Here is the advent “world” as a separate file which is a Wander version of the Crowther and Woods Adventure. It seems more like a demo than the other games; Peter only made a partial conversion.
These are by Peter:
castle (1974): you explore a rural area and a castle searching for a beautiful damsel.
a3 (1977-1978): you are the diplomat Retief (A sf character written by Keith Laumer) assigned to save earthmen on Aldebaran III
tut (1978): the player receives a tutorial in binary arithmetic.
One of the games is by Nat Howard:
library (somewhere between 1974-1978): You explore a library after civilization has been destroyed.
Also, Peter himself did a very incomplete port of Crowther and Woods Adventure called advent dated at 1981.
There’s one “missing” game. Lou Katz (who I mentioned earlier) wrote “a department store world, trying to make a computer game that would appeal to girls.”
Now to address some questions (note to Peter: please let me know if anything is off!) —
Was it really from 1974?
To quote Peter:
As I remember I came up with the idea for Wander and wrote an early version in HP Basic while I was still teaching at the Evergreen State College in Olympia, WA (that system limited names to six letters, so: WANDER, EMPIRE, CONVOY, SDRECK, GALAXY, etc.). Then I rewrote Wander in C on Harvard’s Unix V5 system shortly after our band moved to Boston in 1974. I got around to putting a copyright notice on it in 1978.

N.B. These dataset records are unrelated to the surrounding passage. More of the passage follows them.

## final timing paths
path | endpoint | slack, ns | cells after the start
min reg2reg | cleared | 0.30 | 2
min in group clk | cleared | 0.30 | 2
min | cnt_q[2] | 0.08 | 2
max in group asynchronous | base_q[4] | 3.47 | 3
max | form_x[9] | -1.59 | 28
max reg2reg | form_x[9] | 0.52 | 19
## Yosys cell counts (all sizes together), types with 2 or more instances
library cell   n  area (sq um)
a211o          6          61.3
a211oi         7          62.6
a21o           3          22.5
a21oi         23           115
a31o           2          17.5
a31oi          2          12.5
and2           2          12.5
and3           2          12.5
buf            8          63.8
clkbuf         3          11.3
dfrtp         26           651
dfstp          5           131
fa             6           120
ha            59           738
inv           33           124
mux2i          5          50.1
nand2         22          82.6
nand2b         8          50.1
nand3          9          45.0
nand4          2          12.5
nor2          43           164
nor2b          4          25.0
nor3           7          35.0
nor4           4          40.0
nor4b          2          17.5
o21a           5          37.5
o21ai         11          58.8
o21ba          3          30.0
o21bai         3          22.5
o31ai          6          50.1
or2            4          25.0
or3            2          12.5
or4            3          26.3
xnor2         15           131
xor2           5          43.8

The early version in HP Basic was possibly from 1973; Peter isn’t sure. The move to Boston is a distinct event, though, so 1974 as a start date is is definite.
Note: Peter Langston’s legendary Empire was from 1971.

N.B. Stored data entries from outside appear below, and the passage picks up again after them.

==> src/rtl/dbctr_core_if.sv <==
// Button/operand/result bundle for the debounced up/down/load counter.
interface dbctr_core_if #(
  parameter int unsigned WIDTH = 4
);
  logic             up;
  logic             down;
  logic             load;
  logic             clear;
  logic [WIDTH-1:0] value;
  logic [WIDTH-1:0] counter;
  logic             ack;

  // Stimulus side: drives buttons and load operand, observes counter/ack.
  modport master (
    output up, down, load, clear, value,
    input  counter, ack
  );

  // Counter side.
  modport slave (
    input  up, down, load, clear, value,
    output counter, ack
  );
endinterface

==> src/rtl/dbctr_core.sv <==
// Debounced up/down/load counter with synchronous clear and a one-cycle ack per event.
// Each button must be sampled high for HOLD_CYCLES consecutive edges to fire; it fires once
// per assertion because its debounce counter saturates past the firing value.
module dbctr_core #(
  parameter int unsigned HOLD_CYCLES = 4,
  parameter int unsigned WIDTH       = 4
) (
  input logic         clock,
  input logic         reset_n,
  dbctr_core_if.slave bus
);

  localparam int unsigned CW = $clog2(HOLD_CYCLES + 1);
  localparam logic [CW-1:0] HoldMax = CW'(HOLD_CYCLES);
  localparam logic [CW-1:0] FireAt  = CW'(HOLD_CYCLES - 1);

  // Button index: 0 = up, 1 = down, 2 = load.
  logic [2:0]          btn;
  logic [2:0]          fire;
  logic [2:0][CW-1:0]  db_q, db_d;
  logic [WIDTH-1:0]    counter_q, counter_d;
  logic                ack_q, ack_d;
  logic                clear_q;

  assign btn = {bus.load, bus.down, bus.up};

  // Debounce counters: count consecutive highs, saturate, zero on low or while clear is high.
  always_comb begin
    for (int i = 0; i < 3; i++) begin
      fire[i] = 1'b0;
      db_d[i] = '0;
      if (!bus.clear && btn[i]) begin
        fire[i] = (db_q[i] == FireAt);
        db_d[i] = (db_q[i] == HoldMax) ? HoldMax : db_q[i] + CW'(1);
      end
    end
  end

  // Counter update: clear beats every button; among buttons load > up > down.
  always_comb begin
    counter_d = counter_q;
    ack_d     = 1'b0;
    if (bus.clear) begin
      counter_d = '0;
      ack_d     = !clear_q;  // only the first edge of a clear assertion acks
    end else if (fire[2]) begin
      counter_d = bus.value;
      ack_d     = 1'b1;
    end else if (fire[0]) begin
      counter_d = counter_q + WIDTH'(1);
      ack_d     = 1'b1;
    end else if (fire[1]) begin
      counter_d = counter_q - WIDTH'(1);
      ack_d     = 1'b1;
    end
  end

  // State registers with asynchronous active-low reset.
  always_ff @(posedge clock or negedge reset_n) begin
    if (!reset_n) begin
      db_q      <= '0;
      counter_q <= '0;
      ack_q     <= 1'b0;
      clear_q   <= 1'b0;
    end else begin
      db_q      <= db_d;
      counter_q <= counter_d;
      ack_q     <= ack_d;
      clear_q   <= bus.clear;
    end
  end

  assign bus.counter = counter_q;
  assign bus.ack     = ack_q;

endmodule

Did it look like its current form in 1974?
Peter says “the concept didn’t change, but implementation got better and the worlds got easier to create”. He doesn’t have a good recollection, though, so he can’t answer questions like “which features got added first” and “did anything get tweaked after the release of Adventure”.
Probably the best way to verify the early state would be to somehow track down the HP BASIC version, which was never revised post-1974.
Do we have to rewrite the history books?
Er, sort of. Wander never really had the same impact as Adventure; Peter notes that in his games distribution Empire, StarDrek and the Oracle attracted all the interest.
What else is there to do?
There’s a need for modernization and ports. (People have been mentioning Github; if someone wants to start one, feel free to do so and toss a note in the comments section.)
Finding the original BASIC version would be huge; we’d know exactly what things were like at the earliest stage of the development of the adventure game.
For my part, I’m going to play the games and blog about them in my All the Adventures project.
What about other mainframe games?
Ok, this is my question. If you’re interested in this sort of thing, you can refer to my lost mainframe games post and see if you can find any of the others. LORD is particularly tantalizing but I don’t know where to even start searching for an archive from Finland.